*The task:* Tell how many lines in the records contain the word "synthesis"; the number alone is the answer.

*Records shown:*
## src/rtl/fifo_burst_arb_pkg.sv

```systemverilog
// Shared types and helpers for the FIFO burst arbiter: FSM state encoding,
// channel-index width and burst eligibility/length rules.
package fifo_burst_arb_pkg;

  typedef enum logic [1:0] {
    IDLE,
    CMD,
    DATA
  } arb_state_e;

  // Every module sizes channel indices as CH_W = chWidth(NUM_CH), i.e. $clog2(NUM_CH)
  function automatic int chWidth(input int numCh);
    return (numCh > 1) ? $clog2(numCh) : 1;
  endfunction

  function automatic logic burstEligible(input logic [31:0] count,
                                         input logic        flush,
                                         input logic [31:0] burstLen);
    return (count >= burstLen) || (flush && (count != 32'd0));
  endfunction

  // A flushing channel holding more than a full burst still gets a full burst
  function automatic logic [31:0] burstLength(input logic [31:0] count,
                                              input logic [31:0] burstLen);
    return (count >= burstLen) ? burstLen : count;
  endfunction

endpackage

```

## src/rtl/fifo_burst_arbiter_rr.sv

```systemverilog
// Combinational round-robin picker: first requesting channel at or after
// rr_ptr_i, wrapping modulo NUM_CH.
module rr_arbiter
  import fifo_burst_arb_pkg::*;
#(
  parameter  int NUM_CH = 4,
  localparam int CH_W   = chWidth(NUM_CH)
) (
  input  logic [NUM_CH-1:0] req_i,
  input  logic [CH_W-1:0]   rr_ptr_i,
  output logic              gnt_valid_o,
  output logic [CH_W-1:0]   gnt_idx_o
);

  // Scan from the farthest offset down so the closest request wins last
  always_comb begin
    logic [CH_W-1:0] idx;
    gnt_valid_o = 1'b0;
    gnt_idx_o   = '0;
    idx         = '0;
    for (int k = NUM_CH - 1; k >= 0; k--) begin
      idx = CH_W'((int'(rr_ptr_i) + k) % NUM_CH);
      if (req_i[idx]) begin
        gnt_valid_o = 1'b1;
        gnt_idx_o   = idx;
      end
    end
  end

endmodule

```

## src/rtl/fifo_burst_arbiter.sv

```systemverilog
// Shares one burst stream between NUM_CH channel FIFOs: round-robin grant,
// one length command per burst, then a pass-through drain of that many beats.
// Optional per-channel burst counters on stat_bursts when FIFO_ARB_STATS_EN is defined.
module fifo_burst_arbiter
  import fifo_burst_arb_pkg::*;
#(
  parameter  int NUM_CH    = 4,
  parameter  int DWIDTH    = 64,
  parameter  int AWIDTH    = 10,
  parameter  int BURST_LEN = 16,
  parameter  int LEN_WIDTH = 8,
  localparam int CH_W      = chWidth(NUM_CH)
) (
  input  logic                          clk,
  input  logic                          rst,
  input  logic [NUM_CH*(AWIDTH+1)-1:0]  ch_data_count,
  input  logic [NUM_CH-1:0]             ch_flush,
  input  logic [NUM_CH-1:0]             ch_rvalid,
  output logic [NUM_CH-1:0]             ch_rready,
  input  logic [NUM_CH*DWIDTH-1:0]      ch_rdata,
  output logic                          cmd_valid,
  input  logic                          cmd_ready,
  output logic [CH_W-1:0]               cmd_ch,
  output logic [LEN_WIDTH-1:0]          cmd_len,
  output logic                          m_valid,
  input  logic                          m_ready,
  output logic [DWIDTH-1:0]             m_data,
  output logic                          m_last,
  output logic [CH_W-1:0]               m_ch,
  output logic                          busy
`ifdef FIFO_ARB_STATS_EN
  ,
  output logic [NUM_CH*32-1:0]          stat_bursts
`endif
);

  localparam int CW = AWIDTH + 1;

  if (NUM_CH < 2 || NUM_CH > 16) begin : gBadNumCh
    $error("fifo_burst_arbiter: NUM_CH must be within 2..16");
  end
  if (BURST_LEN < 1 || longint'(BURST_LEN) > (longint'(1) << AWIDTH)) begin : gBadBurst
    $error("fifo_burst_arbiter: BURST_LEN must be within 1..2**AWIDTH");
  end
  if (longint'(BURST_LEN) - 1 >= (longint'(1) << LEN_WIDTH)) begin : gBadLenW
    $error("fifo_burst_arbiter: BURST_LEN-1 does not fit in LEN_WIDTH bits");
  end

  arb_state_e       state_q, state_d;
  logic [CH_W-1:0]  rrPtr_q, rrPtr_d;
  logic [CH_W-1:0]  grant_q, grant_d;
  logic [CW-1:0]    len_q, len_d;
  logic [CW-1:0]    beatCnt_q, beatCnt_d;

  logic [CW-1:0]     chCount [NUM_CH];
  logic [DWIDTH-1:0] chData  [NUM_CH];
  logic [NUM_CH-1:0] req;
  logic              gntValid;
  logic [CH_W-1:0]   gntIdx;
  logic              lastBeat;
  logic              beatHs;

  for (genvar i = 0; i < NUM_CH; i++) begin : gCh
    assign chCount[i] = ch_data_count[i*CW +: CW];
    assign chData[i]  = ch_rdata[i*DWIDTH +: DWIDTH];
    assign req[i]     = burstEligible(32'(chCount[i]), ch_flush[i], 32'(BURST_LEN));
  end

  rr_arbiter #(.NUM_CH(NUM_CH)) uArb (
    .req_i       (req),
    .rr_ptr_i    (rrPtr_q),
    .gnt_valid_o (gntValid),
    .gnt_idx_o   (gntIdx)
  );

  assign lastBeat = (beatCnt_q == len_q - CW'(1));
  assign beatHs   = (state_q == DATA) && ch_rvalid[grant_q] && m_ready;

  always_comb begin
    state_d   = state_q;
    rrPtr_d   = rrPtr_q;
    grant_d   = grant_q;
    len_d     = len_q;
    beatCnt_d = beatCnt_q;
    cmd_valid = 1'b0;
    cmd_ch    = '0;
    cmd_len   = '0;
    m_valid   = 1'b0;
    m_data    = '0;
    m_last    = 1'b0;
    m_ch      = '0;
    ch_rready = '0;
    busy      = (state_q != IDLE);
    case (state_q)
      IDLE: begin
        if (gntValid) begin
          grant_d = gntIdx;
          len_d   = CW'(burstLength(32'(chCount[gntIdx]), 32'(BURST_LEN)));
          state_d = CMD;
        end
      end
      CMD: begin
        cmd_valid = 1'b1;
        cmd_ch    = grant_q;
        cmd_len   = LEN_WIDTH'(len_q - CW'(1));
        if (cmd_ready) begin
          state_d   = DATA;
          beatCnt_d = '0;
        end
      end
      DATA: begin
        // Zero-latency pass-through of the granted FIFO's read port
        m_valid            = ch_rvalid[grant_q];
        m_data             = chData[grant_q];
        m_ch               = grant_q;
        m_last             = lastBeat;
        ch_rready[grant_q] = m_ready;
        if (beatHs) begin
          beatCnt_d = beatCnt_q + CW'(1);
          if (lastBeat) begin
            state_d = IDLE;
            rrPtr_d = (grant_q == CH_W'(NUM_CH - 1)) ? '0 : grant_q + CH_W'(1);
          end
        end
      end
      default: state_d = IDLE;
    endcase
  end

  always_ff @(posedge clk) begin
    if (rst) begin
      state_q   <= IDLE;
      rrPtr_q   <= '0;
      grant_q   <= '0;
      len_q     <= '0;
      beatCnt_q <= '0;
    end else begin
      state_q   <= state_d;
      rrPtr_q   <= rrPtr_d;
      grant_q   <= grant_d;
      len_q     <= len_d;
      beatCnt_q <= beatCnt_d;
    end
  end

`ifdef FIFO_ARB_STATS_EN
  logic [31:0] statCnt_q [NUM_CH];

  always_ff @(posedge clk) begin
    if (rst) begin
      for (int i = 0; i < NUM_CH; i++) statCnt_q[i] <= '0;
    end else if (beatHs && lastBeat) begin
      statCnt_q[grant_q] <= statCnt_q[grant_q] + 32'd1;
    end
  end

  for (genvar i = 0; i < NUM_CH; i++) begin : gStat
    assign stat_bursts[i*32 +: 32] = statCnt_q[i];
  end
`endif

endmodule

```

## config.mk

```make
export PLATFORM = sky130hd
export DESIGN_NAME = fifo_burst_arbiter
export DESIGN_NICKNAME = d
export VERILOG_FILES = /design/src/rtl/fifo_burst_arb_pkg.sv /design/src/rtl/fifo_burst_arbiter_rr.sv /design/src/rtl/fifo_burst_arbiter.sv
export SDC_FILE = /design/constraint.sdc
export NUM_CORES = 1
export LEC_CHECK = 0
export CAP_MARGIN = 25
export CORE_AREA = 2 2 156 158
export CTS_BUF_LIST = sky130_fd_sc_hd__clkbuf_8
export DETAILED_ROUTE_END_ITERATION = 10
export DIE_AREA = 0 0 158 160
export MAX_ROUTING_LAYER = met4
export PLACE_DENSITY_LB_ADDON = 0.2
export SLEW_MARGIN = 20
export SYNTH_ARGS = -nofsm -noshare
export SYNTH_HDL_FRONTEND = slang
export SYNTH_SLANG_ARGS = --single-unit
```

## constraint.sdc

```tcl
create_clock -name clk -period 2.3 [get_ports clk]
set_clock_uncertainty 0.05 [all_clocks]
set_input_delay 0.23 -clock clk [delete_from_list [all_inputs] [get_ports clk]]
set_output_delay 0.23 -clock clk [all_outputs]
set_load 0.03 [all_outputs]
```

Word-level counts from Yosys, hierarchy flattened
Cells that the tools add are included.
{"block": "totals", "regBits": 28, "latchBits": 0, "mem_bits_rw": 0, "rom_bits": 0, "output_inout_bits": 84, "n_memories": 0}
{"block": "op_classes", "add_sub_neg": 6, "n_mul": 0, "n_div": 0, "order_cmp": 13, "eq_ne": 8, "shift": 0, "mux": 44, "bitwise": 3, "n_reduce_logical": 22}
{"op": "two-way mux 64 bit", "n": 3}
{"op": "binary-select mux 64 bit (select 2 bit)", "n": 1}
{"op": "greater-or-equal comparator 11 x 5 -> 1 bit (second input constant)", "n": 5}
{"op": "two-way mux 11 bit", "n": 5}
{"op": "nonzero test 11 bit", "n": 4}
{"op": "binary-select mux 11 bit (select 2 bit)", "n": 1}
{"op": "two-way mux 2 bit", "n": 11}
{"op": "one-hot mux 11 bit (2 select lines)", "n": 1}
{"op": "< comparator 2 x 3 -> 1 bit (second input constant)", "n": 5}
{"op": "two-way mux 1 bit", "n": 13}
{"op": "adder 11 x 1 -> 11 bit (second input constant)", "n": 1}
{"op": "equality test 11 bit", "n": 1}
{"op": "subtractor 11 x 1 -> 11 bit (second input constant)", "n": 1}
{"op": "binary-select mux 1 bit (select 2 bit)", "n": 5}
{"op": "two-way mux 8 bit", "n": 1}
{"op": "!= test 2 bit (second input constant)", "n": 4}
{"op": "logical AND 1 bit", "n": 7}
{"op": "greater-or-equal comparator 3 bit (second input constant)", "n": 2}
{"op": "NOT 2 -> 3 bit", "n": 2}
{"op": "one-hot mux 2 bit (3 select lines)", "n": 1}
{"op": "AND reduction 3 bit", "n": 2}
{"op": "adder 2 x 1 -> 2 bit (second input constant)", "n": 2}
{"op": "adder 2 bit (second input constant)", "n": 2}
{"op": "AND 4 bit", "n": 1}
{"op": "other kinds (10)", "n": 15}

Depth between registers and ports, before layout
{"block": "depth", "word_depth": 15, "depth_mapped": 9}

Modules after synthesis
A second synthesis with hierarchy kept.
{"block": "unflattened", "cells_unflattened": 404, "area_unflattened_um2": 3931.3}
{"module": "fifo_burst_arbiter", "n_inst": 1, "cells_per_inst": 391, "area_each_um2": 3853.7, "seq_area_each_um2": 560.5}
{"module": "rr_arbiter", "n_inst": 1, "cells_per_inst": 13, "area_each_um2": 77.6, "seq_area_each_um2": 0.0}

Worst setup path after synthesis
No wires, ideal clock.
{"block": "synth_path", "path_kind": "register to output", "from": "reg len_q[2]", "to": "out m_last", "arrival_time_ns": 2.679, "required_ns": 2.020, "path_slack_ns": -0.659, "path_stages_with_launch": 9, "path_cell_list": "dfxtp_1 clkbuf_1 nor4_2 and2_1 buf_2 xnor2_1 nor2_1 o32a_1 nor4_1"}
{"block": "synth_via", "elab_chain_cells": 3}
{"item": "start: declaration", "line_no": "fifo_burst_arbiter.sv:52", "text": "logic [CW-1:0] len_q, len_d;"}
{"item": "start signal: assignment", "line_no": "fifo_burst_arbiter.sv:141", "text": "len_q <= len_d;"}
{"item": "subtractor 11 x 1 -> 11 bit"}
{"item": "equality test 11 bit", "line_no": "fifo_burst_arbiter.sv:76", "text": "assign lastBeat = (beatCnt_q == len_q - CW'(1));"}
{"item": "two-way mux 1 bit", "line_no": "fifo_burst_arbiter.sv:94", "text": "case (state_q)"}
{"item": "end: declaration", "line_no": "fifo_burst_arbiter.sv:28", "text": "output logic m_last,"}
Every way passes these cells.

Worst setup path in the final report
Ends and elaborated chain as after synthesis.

==

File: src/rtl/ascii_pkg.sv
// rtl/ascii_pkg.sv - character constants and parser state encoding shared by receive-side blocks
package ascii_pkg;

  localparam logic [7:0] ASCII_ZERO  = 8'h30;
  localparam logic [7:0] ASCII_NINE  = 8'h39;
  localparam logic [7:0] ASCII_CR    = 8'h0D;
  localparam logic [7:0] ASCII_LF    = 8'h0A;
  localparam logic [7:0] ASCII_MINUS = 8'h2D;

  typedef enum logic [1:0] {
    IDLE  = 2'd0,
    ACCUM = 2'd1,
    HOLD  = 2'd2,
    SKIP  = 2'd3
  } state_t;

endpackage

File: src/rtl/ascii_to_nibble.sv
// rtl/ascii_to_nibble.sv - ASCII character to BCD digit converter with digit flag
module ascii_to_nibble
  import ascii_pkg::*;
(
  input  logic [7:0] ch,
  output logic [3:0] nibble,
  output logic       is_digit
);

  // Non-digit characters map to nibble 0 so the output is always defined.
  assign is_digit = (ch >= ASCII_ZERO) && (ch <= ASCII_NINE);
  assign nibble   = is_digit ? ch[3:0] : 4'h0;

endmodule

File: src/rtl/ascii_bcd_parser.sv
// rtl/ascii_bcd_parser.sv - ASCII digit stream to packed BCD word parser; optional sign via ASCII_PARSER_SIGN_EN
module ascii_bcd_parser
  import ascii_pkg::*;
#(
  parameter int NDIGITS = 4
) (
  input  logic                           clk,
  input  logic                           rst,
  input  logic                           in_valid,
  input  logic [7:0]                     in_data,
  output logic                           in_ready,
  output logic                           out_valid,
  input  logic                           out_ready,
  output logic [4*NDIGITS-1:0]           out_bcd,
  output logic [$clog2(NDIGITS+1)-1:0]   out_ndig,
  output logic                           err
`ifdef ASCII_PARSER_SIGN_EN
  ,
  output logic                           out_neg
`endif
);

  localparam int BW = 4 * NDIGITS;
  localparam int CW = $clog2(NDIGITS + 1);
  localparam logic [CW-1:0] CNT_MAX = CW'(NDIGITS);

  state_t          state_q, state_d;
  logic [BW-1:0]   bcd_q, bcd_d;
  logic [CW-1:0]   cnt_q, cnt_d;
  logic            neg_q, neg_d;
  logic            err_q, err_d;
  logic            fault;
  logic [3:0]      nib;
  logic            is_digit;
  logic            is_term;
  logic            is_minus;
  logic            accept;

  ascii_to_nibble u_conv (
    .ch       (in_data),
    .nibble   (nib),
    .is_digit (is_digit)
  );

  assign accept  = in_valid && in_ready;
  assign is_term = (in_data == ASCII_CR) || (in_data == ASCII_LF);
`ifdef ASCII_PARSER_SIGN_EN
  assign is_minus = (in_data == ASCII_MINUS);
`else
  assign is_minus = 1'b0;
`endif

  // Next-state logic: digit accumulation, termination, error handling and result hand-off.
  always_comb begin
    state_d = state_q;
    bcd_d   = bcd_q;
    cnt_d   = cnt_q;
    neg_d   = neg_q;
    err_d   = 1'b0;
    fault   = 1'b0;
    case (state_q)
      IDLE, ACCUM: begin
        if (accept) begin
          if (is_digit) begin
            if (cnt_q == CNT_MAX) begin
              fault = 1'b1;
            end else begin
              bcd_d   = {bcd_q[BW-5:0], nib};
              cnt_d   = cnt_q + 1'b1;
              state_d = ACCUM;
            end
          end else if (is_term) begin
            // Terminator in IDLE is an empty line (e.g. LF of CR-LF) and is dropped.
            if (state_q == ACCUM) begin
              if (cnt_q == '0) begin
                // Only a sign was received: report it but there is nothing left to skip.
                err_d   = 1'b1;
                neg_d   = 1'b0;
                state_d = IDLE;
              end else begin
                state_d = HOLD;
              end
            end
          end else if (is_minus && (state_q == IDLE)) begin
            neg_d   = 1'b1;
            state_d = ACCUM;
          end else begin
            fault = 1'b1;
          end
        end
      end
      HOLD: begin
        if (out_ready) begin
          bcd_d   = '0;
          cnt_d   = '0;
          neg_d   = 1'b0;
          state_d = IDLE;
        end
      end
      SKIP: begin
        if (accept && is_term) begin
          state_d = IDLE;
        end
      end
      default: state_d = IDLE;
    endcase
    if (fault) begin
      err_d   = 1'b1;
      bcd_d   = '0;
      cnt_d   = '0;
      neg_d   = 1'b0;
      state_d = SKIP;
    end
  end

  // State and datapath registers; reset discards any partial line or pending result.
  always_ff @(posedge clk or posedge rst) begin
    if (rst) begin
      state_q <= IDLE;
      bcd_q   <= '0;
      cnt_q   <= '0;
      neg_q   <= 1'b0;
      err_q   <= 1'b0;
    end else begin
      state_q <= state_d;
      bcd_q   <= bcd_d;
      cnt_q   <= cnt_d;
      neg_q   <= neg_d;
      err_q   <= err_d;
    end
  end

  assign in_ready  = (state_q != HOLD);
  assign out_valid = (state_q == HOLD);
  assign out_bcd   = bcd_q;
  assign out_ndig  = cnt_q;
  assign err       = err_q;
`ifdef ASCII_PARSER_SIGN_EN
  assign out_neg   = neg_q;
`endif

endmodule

...

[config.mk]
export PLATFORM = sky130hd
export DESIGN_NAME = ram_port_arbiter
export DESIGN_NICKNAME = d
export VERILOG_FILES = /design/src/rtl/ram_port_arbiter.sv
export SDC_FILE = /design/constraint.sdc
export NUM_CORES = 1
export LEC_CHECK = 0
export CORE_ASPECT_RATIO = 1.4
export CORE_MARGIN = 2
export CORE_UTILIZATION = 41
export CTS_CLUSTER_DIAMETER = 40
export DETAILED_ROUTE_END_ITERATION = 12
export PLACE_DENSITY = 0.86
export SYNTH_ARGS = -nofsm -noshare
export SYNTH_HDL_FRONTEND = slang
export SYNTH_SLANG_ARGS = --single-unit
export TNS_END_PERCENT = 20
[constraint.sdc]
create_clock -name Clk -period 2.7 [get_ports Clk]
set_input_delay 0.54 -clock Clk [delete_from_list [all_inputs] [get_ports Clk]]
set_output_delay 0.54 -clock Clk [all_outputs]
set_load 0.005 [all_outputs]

*Written answer:* 4